For example I have Documents A, B, C. User 1 must only be able to see Documents A, B. User 2 must only be able to see Document C. Is it possible to do it in SOLR without filteri
Might want to check the Document level Security patches.
https://issues.apache.org/jira/browse/SOLR-1872
https://issues.apache.org/jira/browse/SOLR-1834
Keeping in mind that solr is pure text based search engine,indexing system,to facilitate fast searching, you should not expect RDMS style capabilities from it. solr does not provide security for documents being indexed, you have to write such an implementation if you want. In that case you have two options. 1)Just index documents into solr and keep authorization details into RDBMS.Now query solr for your search and collect the results returned.Now fire another query to DB for the doc ids returned by solr to see if the user has an access to them or not.Filter out those documents on which user in action has no access.You are done ! But not really, your problem starts from here only.Assume, what if all results returned by solr gets filtered out ? (Assuming you are not accessing all the documents at a time,means you are retrieving top 1000 results only from solr result set,otherwise you can not get fast search) You have to query solr again for next bunch of result set and have to iterate these steps until you get enough results to display. 2)Second approach to this is to index authorization meta data along with document in solr.Same as aitchnyu has explained.But to answer your query for document sharing to an external user,along with usergroup and role detail, you index these external user's userid into access_roles field or you can just add an another field to your schema 'access_user' too. Now you can modify search queries for external user's sharing to include access_user field into your filter query. e.g
q=mainquery
&fq=access_roles:group_1
&fq=access_user:externaluserid
Now the most important thing, update to an indexed documents.Well its off course tedious task, but with careful design and async processing along with solrs partial document update feature(solr 4.0=>), you can achieve reasonably good TPS with solr. If you are using solr <4.0 you can have separate systems for both searching and updates and with care full use of load balancer and master slave replication strategies you will have smile on your face !
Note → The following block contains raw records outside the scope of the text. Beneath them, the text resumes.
## src/inc/dafc_defines.vh

```
`ifndef DAFC_DEFINES_VH
`define DAFC_DEFINES_VH
// Array sizes in bytes for the two variants.
`define DAFC_LARGE_A_BYTES   16384
`define DAFC_SMALL_A_BYTES   2048
`define DAFC_B_BYTES         16384
// Page size in bytes and lowest page address bit.
`define DAFC_PAGE_BYTES      512
`define DAFC_PAGE_LSB        9
// Operation lengths in flash timing clock cycles.
`define DAFC_T_BYTE_PROG     15'h0009
`define DAFC_T_BURST_PROG    15'h0004
`define DAFC_T_PAGE_ERASE    15'h0FA0
`define DAFC_T_MASS_ERASE    15'h4E20
// Command codes.
`define DAFC_CMD_BLANK       3'h0
`define DAFC_CMD_PROG        3'h1
`define DAFC_CMD_BURST       3'h2
`define DAFC_CMD_PAGE_ERASE  3'h3
`define DAFC_CMD_MASS_ERASE  3'h4
// Divider field layout and reset value.
`define DAFC_DIV_PRESCALE    6
`define DAFC_DIV_RESET       7'h00
// Bus cycles without a read before the arrays power down.
`define DAFC_IDLE_CYCLES     5'h10
`endif

```

## src/rtl/dafc_tick_gen.v

```verilog
`timescale 1ns/10ps
`default_nettype none
`include "dafc_defines.vh"
// Flash timing tick: bus clock, optional divide by 8, then divide by value plus one.
module dafc_tick_gen
(
   input  wire       core_clk,
   input  wire       arst_n,
   input  wire       run,
   input  wire [6:0] divider,
   output reg        tick
);
   reg [2:0] pre;
   reg [5:0] cnt;
   wire      pre_tick;

   // Prescaler passes every bus cycle or every eighth one.
   assign pre_tick = divider[`DAFC_DIV_PRESCALE] ? (pre == 3'h7) : 1'b1;

   // Counters run only while enabled so each operation starts aligned.
   always @(posedge core_clk or negedge arst_n)
   begin
      if (!arst_n)
      begin
         pre  <= 3'h0;
         cnt  <= 6'h00;
         tick <= 1'b0;
      end
      else if (!run)
      begin
         pre  <= 3'h0;
         cnt  <= 6'h00;
         tick <= 1'b0;
      end
      else
      begin
         pre  <= pre + 3'h1;
         tick <= 1'b0;
         if (pre_tick)
         begin
            if (cnt == divider[5:0])
            begin
               cnt  <= 6'h00;
               tick <= 1'b1;
            end
            else
               cnt <= cnt + 6'h01;
         end
      end
   end
endmodule
`default_nettype wire

```

## src/rtl/dafc_flash_ctrl.v

```verilog
// Functional notes
// - Reads from idle array never stall.
// - One command port; address selects array.
// - Never two program/erase operations at once.
// - Mass erase clears both arrays.
// - Blank check covers both arrays, one result.
// - One protection boundary, one security state.
// - Array sizes per variant.
// - Hardware times program and erase pulses.
// - Arrays power down between slow reads.
// - Divider written once; commands need loaded flag.
// - Operation lengths in timing clock cycles.
// - Page erase covers one 512-byte page.
// - Error and done status flags.
`timescale 1ns/10ps
`default_nettype none
`include "dafc_defines.vh"
module dafc_flash_ctrl
#(
   parameter SMALL_VARIANT = 0,
   parameter ADDR_W        = 15
)
(
   input  wire              core_clk,
   input  wire              arst_n,
   input  wire              div_wr,
   input  wire [6:0]        div_wdata,
   output wire [7:0]        flash_clock_divider,
   output wire              divider_loaded_flag,
   input  wire              cmd_launch,
   input  wire [2:0]        cmd_code,
   input  wire [ADDR_W-1:0] cmd_addr,
   input  wire              err_clear,
   input  wire              done_clear,
   output reg               access_error_flag,
   output reg               protect_error_flag,
   output reg               cmd_done,
   output reg               busy,
   output reg               blank_fail,
   input  wire [ADDR_W-1:0] prot_boundary,
   input  wire              secure,
   input  wire              rd_req,
   input  wire [ADDR_W-1:0] rd_addr,
   output reg               rd_valid,
   output reg               rd_invalid,
   output reg               pump_on,
   output reg [1:0]         erase_en,
   output reg [1:0]         prog_en,
   output reg [ADDR_W-1:0]  op_addr,
   output reg [1:0]         array_pwr,
   input  wire [1:0]        array_blank
);
   // =====================================================================
   // Constants and array decode
   // =====================================================================
   localparam ST_IDLE = 2'h0;
   localparam ST_RUN  = 2'h1;
   localparam ST_DONE = 2'h2;
   localparam [ADDR_W-1:0] A_BYTES = SMALL_VARIANT ? `DAFC_SMALL_A_BYTES
                                                   : `DAFC_LARGE_A_BYTES;
   localparam [ADDR_W:0] TOTAL = A_BYTES + `DAFC_B_BYTES;

   // Selects array B when the address lies above array A.
   function sel_b;
      input [ADDR_W-1:0] a;
      begin
         sel_b = (a >= A_BYTES);
      end
   endfunction

   // Address inside the joined memory.
   function in_range;
      input [ADDR_W-1:0] a;
      begin
         in_range = ({1'b0, a} < TOTAL);
      end
   endfunction

   reg [6:0]  div_val;
   reg        div_loaded;
   reg [1:0]  state;
   reg [2:0]  op_code;
   reg        op_b;
   reg [14:0] tick_cnt;
   reg [14:0] op_len;
   reg [4:0]  idle_cnt;
   wire       tick;
   wire       launch_ok;
   wire       prot_hit;

   assign flash_clock_divider = {div_loaded, div_val};
   assign divider_loaded_flag = div_loaded;

   // =====================================================================
   // Divider register
   // =====================================================================
   // First write loads value and flag; later writes, or writes while an
   // access error stands, are ignored.
   always @(posedge core_clk or negedge arst_n)
   begin
      if (!arst_n)
      begin
         div_val    <= `DAFC_DIV_RESET;
         div_loaded <= 1'b0;
      end
      else if (div_wr && !div_loaded && !access_error_flag)
      begin
         div_val    <= div_wdata;
         div_loaded <= 1'b1;
      end
   end

   // =====================================================================
   // Command acceptance
   // =====================================================================
   // Protection and security see both arrays as one address space.
   assign prot_hit  = secure || (cmd_addr >= prot_boundary) ||
                      !in_range(cmd_addr);
   assign launch_ok = cmd_launch && div_loaded && (state == ST_IDLE) &&
                      (cmd_code == `DAFC_CMD_BLANK || cmd_code == `DAFC_CMD_MASS_ERASE ||
                       !prot_hit);

   // Length of the accepted operation in timing ticks.
   always @*
   begin
      case (cmd_code)
         `DAFC_CMD_PROG:       op_len = `DAFC_T_BYTE_PROG;
         `DAFC_CMD_BURST:      op_len = `DAFC_T_BURST_PROG;
         `DAFC_CMD_PAGE_ERASE: op_len = `DAFC_T_PAGE_ERASE;
         `DAFC_CMD_MASS_ERASE: op_len = `DAFC_T_MASS_ERASE;
         default:              op_len = 15'h0001;
      endcase
   end

   dafc_tick_gen u_tick
   (
      .core_clk (core_clk),
      .arst_n   (arst_n),
      .run      (state == ST_RUN),
      .divider  (div_val),
      .tick     (tick)
   );

   // =====================================================================
   // Sequencer
   // =====================================================================
   // One operation at a time; pulses are counted in hardware ticks.
   always @(posedge core_clk or negedge arst_n)
   begin
      if (!arst_n)
      begin
         state    <= ST_IDLE;
         op_code  <= `DAFC_CMD_BLANK;
         op_b     <= 1'b0;
         op_addr  <= {ADDR_W{1'b0}};
         tick_cnt <= 15'h0000;
         busy     <= 1'b0;
         pump_on  <= 1'b0;
         erase_en <= 2'b00;
         prog_en  <= 2'b00;
      end
      else
      begin
         case (state)
            ST_IDLE:
            begin
               if (launch_ok)
               begin
                  state    <= ST_RUN;
                  busy     <= 1'b1;
                  op_code  <= cmd_code;
                  op_b     <= sel_b(cmd_addr);
                  tick_cnt <= op_len;
                  pump_on  <= (cmd_code != `DAFC_CMD_BLANK);
                  if (cmd_code == `DAFC_CMD_PAGE_ERASE)
                     op_addr <= {cmd_addr[ADDR_W-1:`DAFC_PAGE_LSB],
                                 {`DAFC_PAGE_LSB{1'b0}}};
                  else
                     op_addr <= cmd_addr;
                  case (cmd_code)
                     `DAFC_CMD_MASS_ERASE: erase_en <= 2'b11;
                     `DAFC_CMD_PAGE_ERASE:
                        erase_en <= sel_b(cmd_addr) ? 2'b10 : 2'b01;
                     `DAFC_CMD_PROG, `DAFC_CMD_BURST:
                        prog_en <= sel_b(cmd_addr) ? 2'b10 : 2'b01;
                     default: erase_en <= 2'b00;
                  endcase
               end
            end
            ST_RUN:
            begin
               if (tick)
               begin
                  if (tick_cnt == 15'h0001)
                  begin
                     state    <= ST_DONE;
                     pump_on  <= 1'b0;
                     erase_en <= 2'b00;
                     prog_en  <= 2'b00;
                  end
                  else
                     tick_cnt <= tick_cnt - 15'h0001;
               end
            end
            ST_DONE:
            begin
               state <= ST_IDLE;
               busy  <= 1'b0;
            end
            default:
               state <= ST_IDLE;
         endcase
      end
   end

   // =====================================================================
   // Status flags
   // =====================================================================
   // Hardware sets win over software clears.
   always @(posedge core_clk or negedge arst_n)
   begin
      if (!arst_n)
      begin
         access_error_flag  <= 1'b0;
         protect_error_flag <= 1'b0;
         cmd_done           <= 1'b0;
         blank_fail         <= 1'b0;
      end
      else
      begin
         if (cmd_launch && (!div_loaded || state != ST_IDLE))
            access_error_flag <= 1'b1;
         else if (err_clear)
            access_error_flag <= 1'b0;
         if (cmd_launch && div_loaded && state == ST_IDLE && !launch_ok)
            protect_error_flag <= 1'b1;
         else if (err_clear)
            protect_error_flag <= 1'b0;
         if (state == ST_DONE)
            cmd_done <= 1'b1;
         else if (done_clear || launch_ok)
            cmd_done <= 1'b0;
         if (state == ST_DONE && op_code == `DAFC_CMD_BLANK)
            blank_fail <= !(&array_blank);
      end
   end

   // =====================================================================
   // Read path and auto power-down
   // =====================================================================
   // Reads to the idle array pass; reads to the busy one are flagged.
   always @(posedge core_clk or negedge arst_n)
   begin
      if (!arst_n)
      begin
         rd_valid   <= 1'b0;
         rd_invalid <= 1'b0;
         idle_cnt   <= 5'h00;
         array_pwr  <= 2'b00;
      end
      else
      begin
         rd_valid   <= 1'b0;
         rd_invalid <= 1'b0;
         if (rd_req)
         begin
            idle_cnt <= 5'h00;
            array_pwr <= 2'b11;
            if (busy && (op_code == `DAFC_CMD_MASS_ERASE ||
                         (op_code != `DAFC_CMD_BLANK && sel_b(rd_addr) == op_b)))
               rd_invalid <= 1'b1;
            else
               rd_valid <= 1'b1;
         end
         else if (idle_cnt == `DAFC_IDLE_CYCLES)
            array_pwr <= 2'b00;
         else
            idle_cnt <= idle_cnt + 5'h01;
      end
   end
endmodule
`default_nettype wire

```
You can implement your security model using Solr's PostFilter. For more information see http://searchhub.org/2012/02/22/custom-security-filtering-in-solr/
Note: you should probably cache your access rights otherwise performance will be terrible.
I think my approach would be similar to @aitchnyu's answer. I would however NOT use individual users in the meta data. If you create groups for each document, then you will have to reindex for security reason less often.
For a given document, you might have access_roles: group_1, group_3
In this way, the group_1 and group_3 always retain rights to the document. However, I can vary what groups each user belongs to and adjust the query accordingly.
When the query then is generated, it always passes as a part of the query the user's groups. If I belong to group_1 and group_2, my query will look like this:
q=mainquery
&fq=access_roles:group_1
&fq=access_roles:group_2
Since the groups are dynamically generated in the query, I simply remove a user from the group, and when a new query is issued, they will no longer include the removed group in the query. So removing the user from group_1 would new create a query like this:
q=mainquery
&fq=access_roles:group_2
All documents that require group 1 will no longer be accessible to the user.
This allows most changes to be done in real-time w/out the need to reindex the documents. The only reason you would have to reindex for security reasons is if you decided that a particular group should no longer have access to a document.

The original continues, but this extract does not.